La scena che si è aperta davanti ai loro occhi è stata terribile, sangue e corpi smembrati. Non c’era più niente da fare per l’operatore Ghassan Najjar e il tecnico di trasmissione Mohammed Rida della TV panaraba Al-Mayadeen, con sede a Beirut, e l’operatore Wissam Qassim, che lavorava per Al-Manar TV del gruppo libanese Hezbollah. 

Un attacco aereo israeliano li aveva colpiti mentre erano in una guesthouse in un complesso di Hasbaya utilizzato anche da organizzazioni mediche oltre che dai giornalisti perché considerato una “safe zone”. Mentre lo racconta, Yumna ancora non si capacita di come sia potuto succedere. Yumna ha coperto molte zone di guerra dallo Yemen alla Siria, ha visto una delle prime dichiarazioni dell’ISIS sui muri dei villaggi siriani nel 2013. Pochi giorni fa, prima di partire da Beirut in direzione sud, si era bene informata su come muoversi, dove dormire. Molti giornalisti libanesi che coprono il conflitto nel sud del Paese avevano dovuto trasferirsi dalla vicina Marj’youn ad Hasbaya, poiché la prima era diventata troppo pericolosa. “Tutte le parti ufficiali sono state informate del fatto che questa casa in Hasbaya veniva utilizzata come casa di soggiorno per i giornalisti”. Quella notte i giornalisti presenti erano 18. Nel cortile davanti alle guesthouse dove dormivano erano parcheggiate le chiaramente contrassegnate con la scritta “stampa”.

Tutti i giornalisti presenti quella notte erano atterriti, hanno cercato di capire cosa fare nel buio, mentre il buio che era calato fin dentro di loro. Hanno chiamato la Croce rossa, ciascuno le rispettive organizzazioni e Unifil. La base infatti, dista appena 10 minuti di auto dal luogo dell’attacco. Un loro convoglio ha scortato tutti loro verso la capitale libanese. 

In una dichiarazione rilasciata poche ore dopo l’incidente, le Forze di Difesa Israeliane (IDF) hanno affermato di aver colpito una struttura militare di Hezbollah a Hasbaya da dove “operavano i terroristi”.

Il ministro dell’Informazione libanese ha dichiarato che l’attacco è stato deliberato e lo ha definito un “crimine di guerra”.
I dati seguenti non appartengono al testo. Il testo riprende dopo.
Source: an optimization exercise on an open RTL-to-GDS flow (aim: small area, a short achievable clock period and few clock cycles per item). Production flows keep margins and buffers that such runs may drop.
In this exercise RTL edits were held to simulation tests only and were not proved equivalent to the original.
No activity file was given, so power comes from the tool's default toggle rates.

$ cat design/flow/config.mk
export PLATFORM = sky130hd
export DESIGN_NAME = axi_4_vlsu_req_sequencer
export DESIGN_NICKNAME = axi_4_vlsu_req_sequencer
export VERILOG_FILES = /design/flow/design.v
export SDC_FILE = /design/flow/constraint.sdc
export NUM_CORES = 4
export LEC_CHECK = 0
export CAP_MARGIN = 20
export CORE_AREA = 10 10 510 510
export DIE_AREA = 0 0 520 520
export SLEW_MARGIN = 20
$ cat design/flow/constraint.sdc
create_clock -name core_clock -period 5.0 [get_ports {clk}]
set_input_delay 1.0000 -clock core_clock [delete_from_list [all_inputs] [get_ports {clk}]]
set_output_delay 1.0000 -clock core_clock [all_outputs]
set_load 0.01 [all_outputs]
$ cat design/flow/design.v
module axi_4_vlsu_req_sequencer_burst_calc
#(
    parameter int unsigned CNT_W      = 16,
    parameter int unsigned BURST_MAX  = 8,
    parameter int unsigned PAGE_BYTES = 4096,
    parameter int unsigned BEAT_BYTES = 8,
    parameter int unsigned N_W       = $clog2(BURST_MAX + 1)
) (
    input  logic [$clog2(PAGE_BYTES)-1:0] page_off,
    input  logic [CNT_W-1:0]              remaining,
    output logic [N_W-1:0]                n
);
    localparam int unsigned OffW      = $clog2(PAGE_BYTES);
    localparam int unsigned BeatShift = $clog2(BEAT_BYTES);
    logic [OffW:0] page_room;
    logic [31:0]   page_beats;
    logic [31:0]   lim;
    assign page_room  = (OffW + 1)'(PAGE_BYTES) - {1'b0, page_off};
    assign page_beats = 32'(page_room) >> BeatShift;
    always_comb begin
        lim = BURST_MAX;
        if (page_beats < lim) lim = page_beats;
        if (32'(remaining) < lim) lim = 32'(remaining);
    end
    assign n = N_W'(lim);
endmodule
module axi_4_vlsu_req_sequencer
#(
    parameter int unsigned ADDR_W    = 32,
    parameter int unsigned DATA_W    = 64,
    parameter int unsigned BURST_MAX = 8,
    parameter int unsigned CNT_W     = 16
) (
    input  logic                          clk,
    input  logic                          reset,
    input  logic                          req_valid,
    output logic                          req_ready,
    input  logic                          req_we,
    input  logic [ADDR_W-1:0]             req_addr,
    input  logic [CNT_W-1:0]              req_beats,
    input  logic                          wdata_valid,
    output logic                          wdata_ready,
    input  logic [DATA_W-1:0]             wdata,
    output logic                          rdata_valid,
    input  logic                          rdata_ready,
    output logic [DATA_W-1:0]             rdata,
    output logic                          done,
    output logic                          err,
    output logic                          ld_req,
    output logic                          st_req,
    output logic [ADDR_W-1:0]             base_addr,
    output logic [7:0]                    burst_len,
    output logic [2:0]                    burst_size,
    output logic [1:0]                    burst_type,
    output logic [DATA_W*BURST_MAX-1:0]   vlsu_wdata,
    output logic [(DATA_W/8)*BURST_MAX-1:0] write_strobe,
    input  logic [DATA_W*BURST_MAX-1:0]   burst_rdata_array,
    input  logic                          burst_valid_data,
    input  logic                          burst_wr_valid
);
    localparam int unsigned BEAT_BYTES    = 8;
    localparam int unsigned PAGE_BYTES    = 4096;
    localparam logic [2:0]  BURST_SIZE_8B = 3'd3;
    localparam logic [1:0]  BURST_INCR    = 2'b01;
    typedef enum logic [3:0] {
        StIdle,
        StCalc,
        StWfill,
        StWissue,
        StWwait,
        StRissue,
        StRwait,
        StRdrain,
        StFin
    } seq_state_e;
    localparam int unsigned N_W       = $clog2(BURST_MAX + 1);
    localparam int unsigned StrbW     = DATA_W / 8;
    localparam int unsigned WBufW     = DATA_W * BURST_MAX;
    localparam int unsigned SBufW     = StrbW * BURST_MAX;
    localparam int unsigned WOffW     = $clog2(WBufW);
    localparam int unsigned SOffW     = $clog2(SBufW);
    localparam int unsigned OffW      = $clog2(PAGE_BYTES);
    localparam int unsigned AlignW    = $clog2(BEAT_BYTES);
    seq_state_e          state_q;
    logic [ADDR_W-1:0]   addr_q;
    logic [CNT_W-1:0]    remaining_q;
    logic                we_q;
    logic                err_lat_q;
    logic [N_W-1:0]      burst_n_q;
    logic [N_W-1:0]      beat_idx_q;
    logic [WBufW-1:0]    rbuf_q;
    logic                req_ready_q;
    logic                wdata_ready_q;
    logic                rdata_valid_q;
    logic [DATA_W-1:0]   rdata_q;
    logic                done_q;
    logic                err_q;
    logic                ld_req_q;
    logic                st_req_q;
    logic [ADDR_W-1:0]   base_addr_q;
    logic [7:0]          burst_len_q;
    logic [WBufW-1:0]    vlsu_wdata_q;
    logic [SBufW-1:0]    write_strobe_q;
    logic [N_W-1:0]      calc_n;
    logic [N_W-1:0]      last_idx;
    logic [N_W-1:0]      next_idx;
    logic [WOffW-1:0]    wr_off;
    logic [WOffW-1:0]    rd_off;
    logic [SOffW-1:0]    st_off;
    logic [ADDR_W-1:0]   next_addr;
    logic                last_burst;
    axi_4_vlsu_req_sequencer_burst_calc #(
        .CNT_W     (CNT_W),
        .BURST_MAX (BURST_MAX),
        .PAGE_BYTES(PAGE_BYTES),
        .BEAT_BYTES(BEAT_BYTES),
        .N_W       (N_W)
    ) u_burst_calc (
        .page_off  (addr_q[OffW-1:0]),
        .remaining (remaining_q),
        .n         (calc_n)
    );
    assign last_idx   = burst_n_q - N_W'(1);
    assign next_idx   = beat_idx_q + N_W'(1);
    assign wr_off     = WOffW'(beat_idx_q) * WOffW'(DATA_W);
    assign rd_off     = WOffW'(next_idx) * WOffW'(DATA_W);
    assign st_off     = SOffW'(beat_idx_q) * SOffW'(StrbW);
    assign next_addr  = addr_q + (ADDR_W'(burst_n_q) << AlignW);
    assign last_burst = (remaining_q == CNT_W'(burst_n_q));
    always_ff @(posedge clk) begin
        if (reset) begin
            state_q        <= StIdle;
            addr_q         <= '0;
            remaining_q    <= '0;
            we_q           <= 1'b0;
            err_lat_q      <= 1'b0;
            burst_n_q      <= '0;
            beat_idx_q     <= '0;
            rbuf_q         <= '0;
            req_ready_q    <= 1'b1;
            wdata_ready_q  <= 1'b0;
            rdata_valid_q  <= 1'b0;
            rdata_q        <= '0;
            done_q         <= 1'b0;
            err_q          <= 1'b0;
            ld_req_q       <= 1'b0;
            st_req_q       <= 1'b0;
            base_addr_q    <= '0;
            burst_len_q    <= '0;
            vlsu_wdata_q   <= '0;
            write_strobe_q <= '0;
        end else begin
            case (state_q)
                StIdle: begin
                    done_q      <= 1'b0;
                    err_q       <= 1'b0;
                    req_ready_q <= 1'b1;
                    if (req_valid && req_ready_q) begin
                        req_ready_q <= 1'b0;
                        addr_q      <= req_addr;
                        remaining_q <= req_beats;
                        we_q        <= req_we;
                        err_lat_q   <= 1'b0;
                        if (req_addr[AlignW-1:0] != '0) begin
                            err_lat_q <= 1'b1;
                            state_q   <= StFin;
                        end else if (req_beats == '0) begin
                            state_q <= StFin;
                        end else begin
                            state_q <= StCalc;
                        end
                    end
                end
                StCalc: begin
                    burst_n_q   <= calc_n;
                    base_addr_q <= addr_q;
                    burst_len_q <= 8'(calc_n - N_W'(1));
                    beat_idx_q  <= '0;
                    if (we_q) begin
                        vlsu_wdata_q   <= '0;
                        write_strobe_q <= '0;
                        wdata_ready_q  <= 1'b1;
                        state_q        <= StWfill;
                    end else begin
                        ld_req_q <= 1'b1;
                        state_q  <= StRissue;
                    end
                end
                StWfill: begin
                    if (wdata_valid && wdata_ready_q) begin
                        vlsu_wdata_q[wr_off +: DATA_W]  <= wdata;
                        write_strobe_q[st_off +: StrbW] <= '1;
                        if (beat_idx_q == last_idx) begin
                            wdata_ready_q <= 1'b0;
                            st_req_q      <= 1'b1;
                            state_q       <= StWissue;
                        end else begin
                            beat_idx_q <= next_idx;
                        end
                    end
                end
                StWissue: begin
                    st_req_q <= 1'b0;
                    state_q  <= StWwait;
                end
                StWwait: begin
                    if (burst_wr_valid) begin
                        addr_q      <= next_addr;
                        remaining_q <= remaining_q - CNT_W'(burst_n_q);
                        state_q     <= last_burst ? StFin : StCalc;
                    end
                end
                StRissue: begin
                    ld_req_q <= 1'b0;
                    state_q  <= StRwait;
                end
                StRwait: begin
                    if (burst_valid_data) begin
                        rbuf_q        <= burst_rdata_array;
                        rdata_q       <= burst_rdata_array[DATA_W-1:0];
                        rdata_valid_q <= 1'b1;
                        beat_idx_q    <= '0;
                        state_q       <= StRdrain;
                    end
                end
                StRdrain: begin
                    if (rdata_ready) begin
                        if (beat_idx_q == last_idx) begin
                            rdata_valid_q <= 1'b0;
                            addr_q        <= next_addr;
                            remaining_q   <= remaining_q - CNT_W'(burst_n_q);
                            state_q       <= last_burst ? StFin : StCalc;
                        end else begin
                            beat_idx_q <= next_idx;
                            rdata_q    <= rbuf_q[rd_off +: DATA_W];
                        end
                    end
                end
                StFin: begin
                    done_q  <= 1'b1;
                    err_q   <= err_lat_q;
                    state_q <= StIdle;
                end
                default: state_q <= StIdle;
            endcase
        end
    end
    assign req_ready    = req_ready_q;
    assign wdata_ready  = wdata_ready_q;
    assign rdata_valid  = rdata_valid_q;
    assign rdata        = rdata_q;
    assign done         = done_q;
    assign err          = err_q;
    assign ld_req       = ld_req_q;
    assign st_req       = st_req_q;
    assign base_addr    = base_addr_q;
    assign burst_len    = burst_len_q;
    assign burst_size   = BURST_SIZE_8B;
    assign burst_type   = BURST_INCR;
    assign vlsu_wdata   = vlsu_wdata_q;
    assign write_strobe = write_strobe_q;
endmodule
$ cat design/flow/run.sh
#!/bin/bash
# synth_recipe.tcl (not shown) runs the flow's synth.tcl, then flattens the netlist and writes it again
# the make line also repeats each setting of config.mk as NAME=value (left out here)
make -C /OpenROAD-flow-scripts/flow DESIGN_CONFIG=/design/flow/config.mk WORK_HOME=/design/flow/orfs CLKGATE_MAP_FILE= SYNTH_SCRIPT=/design/flow/synth_recipe.tcl finish
==> impl_metrics.json <==
{
  "synth-edff-count": 0,
  "p_clk_frac": 0.429,
  "core_um2": 249000,
  "hold_viol_final": 0,
  "grt_antenna_before_repair": 100,
  "synth_common_cells": "dfxtp_1, nand2_1, nor2_1, a21oi_1, a22oi_1",
  "pwr_density_cell_nw_per_um2": 380,
  "initial_utilization": 0.197,
  "synthDistinctLibCells": 71,
  "ys_seq_area_frac": 0.514,
  "drc": 0,
  "leakage_nw": 23.1,
  "hp-class": "reg2reg",
  "whs_ps": 450,
  "skew_ps": 56.8,
  "grt_usage": 0.176,
  "drv_cap": 0,
  "ant_nets": 0,
  "die_area_um2": 270000,
  "finalCritPeriodShare": 0.793,
  "drt-total-wl_mm": 254,
  "firstDrtPassIters": 8,
  "worstSkewPairLatency_ps": 790,
  "combPwrFrac": 0.171,
  "nets": 7295,
  "grt_pass1_wl_mm": 351,
  "synth-async-reset-ratio": 0,
  "relSlewSlack": 0.215,
  "placed_area_um2": 65500,
  "synthTopCellsByArea": "dfxtp_1, nand2_1, a22oi_1",
  "grt_max_degree": 184,
  "p_seq_frac": 0.400,
  "cell_internal_pwr_mw": 18.9,
  "switching_share": 0.300,
  "syn_area_per_cell_um2": 8.73,
  "io_buffers": 1318,
  "clk_pin_slew_ps": 60,
  "final-max-slew-violation-count": 0,
  "post_cts_resized": 0,
  "worst_pin_slew_ps": 1180,
  "die_w_um": 520,
  "setup_viol": 0,
  "cp-start-kind": "flop",
  "ff2ff_setup_slack_ps": 1030,
  "cts_setup_buffers": 0,
  "setup_tns_ps": 0,
  "synth-warning-count": 2,
  "drive_above_1_share": 0.0764,
  "grt_pass1_vias": 45540,
  "irDropWorstVdd_uv": 285,
  "p_switching_mw": 8.09,
  "h-tree-depth": 4,
  "chipHeight_um": 520,
  "yosys.area.top_type": "dfxtp_1",
  "fin_crit_ps": 3970,
  "crit_fanout": 7,
  "critical_path_arrival_ps": 4630,
  "drt_first_iter_violations": 5062,
  "status": "no timing/DRC/antenna violations",
  "area_growth_pct": 44.7,
  "end_kind": "flop",
  "critPathRequiredTime_ps": 5660,
  "yosys_most_used_dff": "dfxtp_1",
  "synthCells": 5609,
  "yosysTopAreaCellShare": 0.514,
  "rsz0062_at_grt": "false",
  "dp_hpwl_mm": 191,
  "ys_seq_elements": 1258,
  "cts_hold_buffers": 0,
  "criticalPathCategory": "reg2reg",
  "cts_buffers": 146,
  "clockBufferDepth": 3,
  "fin_area_um2": 70900,
  "yosysMostFrequentCell": "dfxtp_1",
  "rows": 183,
  "wl_per_cell_um": 25.0,
  "synth_area_um2": 49000,
  "clock_sink_count": 1258,
  "total_power_mw": 26.9,
  "num_io_pins": 1324,
  "grt-ovfl-total": 0,
  "via_per_inst": 4.68,
  "tritoncts": "done",
  "max_freq_mhz": 252,
  "post-route-util": 0.285,
  "gp_congestion": 0.884,
  "vias": 47488,
  "cts_root_buf": "clkbuf_16"
}
==> sequential cells by signal, indices dropped and copies added, names as in the netlist, 5 cells and up <==
name and cells:
rbuf_q 512, vlsu_wdata_q 512, rdata_q 64, write_strobe_q 64, addr_q 32, base_addr_q 32, remaining_q 16, burst_len_q 5
==> final timing paths <==
check | startpoint | to | cells past startpoint
min reg2reg | rbuf_q[427] | rbuf_q[427] | 2
max | addr_q[3] | burst_len_q[2] | 12
max reg2reg | addr_q[3] | burst_len_q[2] | 12
min | rbuf_q[427] | rbuf_q[427] | 2
==> area by class of cell <==
type | count | area [um^2]
repair buffers | 1406 | 14200
clock buffers | 196 | 4180
flip-flops and latches | 1258 | 25200
inverters | 34 | 135
multi-input cells | 3791 | 21800
well taps | 3330 | 4170
clock inverters | 73 | 1080
diodes | 54 | 135
fillers | 26345 | 178000
==> power by group through the flow <==
stage	clock [mW]	combinational (mW)	sequential, mW
3_3_place_gp	0	4.58	11.0
5_1_grt	12.2	4.97	10.8
6_report	11.6	4.62	10.8
2_1_floorplan	0	2.36	10.9
3_5_place_dp	0	4.63	11.0
4_1_cts	11.8	4.65	10.8
==> per-layer routing <==
metal  up-vias  wire, um  GRT usage
met5         -       383          0
met4        58      9550     0.0651
met3       453     24800     0.0613
met2      2323    115000      0.280
met1     23184    104000      0.218
li1      21470         -          -
==> placed cells by master (no fill, tap or decap), types with 12 or more instances in the layout <==
master	n
clkdlybuf4s50_1	1317
dfxtp_1	1258
nand2_1	1212
nor2_1	679
a21oi_1	605
a22oi_1	517
clkbuf_16	147
mux4_2	128
o21ai_0	111
and2_1	76
mux2i_1	68
o2bb2ai_1	64
buf_4	63
diode_2	54
inv_1	33
clkbuf_8	32
nand3_1	25
clkinv_2	25
buf_12	25
nor3_1	23
ha_1	23
a31oi_1	18
clkbuf_1	17
a211oi_1	16
clkinvlp_4	15
nor4_1	14
bufinv_16	14
nand4_1	12
and3_1	12
==> critical path, cell delays in order, from the launching register on <==
cell	delay [ps]
dfxtp_1	380
or4_1	630
or3_1	350
and2_1	190
ha_1	180
a211oi_1	210
o211ai_1	120
a211oi_1	630
or2_2	290
a21oi_1	130
ha_1	220
or3_1	360
o211ai_1	160
==> per-stage QoR <==
stage	cells	worst slack, ps
floorplan	5618	1380
global placement	9819	986
detailed placement	9819	910
CTS	10088	1070
global route	10119	768
finish	10142	1030
==> cells by family (layout without fill, tap and decap cells) <==
kind of cell    Yosys count  after routing  synth area share
compound gates         1408           1408             0.182
other cells               2             65          0.000153
buf+inv                 569           1709            0.0452
flops                  1258           1258             0.514
xor+xnor                 13             13           0.00263
simple gates           2137           2137             0.176
fa+ha+maj                26             26           0.00695
mux                     196            196            0.0728
Testbench counts, summed over its fixed seeds: cycles 35,822, beats 17,486.

## re-timing with driven ports
Ports are ideal in the flow. The routed layout listed here was re-timed in OpenROAD. Step 1 assumes that a clkbuf_16 drives the clock port and a buf_2 every other input. Step 2, shift: input delay + t, output delay - t, t = (earliest + latest rising clock arrival at the registers) / 2. This alone moves slack from input paths to output paths. Three values: ideal ports, drivers, drivers and shift; two values: the first two.
t (ns): 0.843
setup slack, ns: 1.033 / 1.033 / 0.768
pins driven straight from the clock port: 1
After both steps this run still meets setup and hold. The setup slack of this run moves by 0.000 ns with the drivers and by -0.265 ns with both steps.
Yumna Fawaz, durante l’intervista ribadisce più e più volte che non è accettabile che si colpiscano i giornalisti, come è successo qui, come succede da mesi a Gaza dove ad oggi sono 180. Le chiediamo se si prenderà una pausa dopo questa esperienza. Ci dice vuole tornare il più presto possibile a coprire i fatti al sud. Raccontare la guerra è necessario e un suo dovere. La stampa deve raccontare quello che succede, e deve poterlo fare.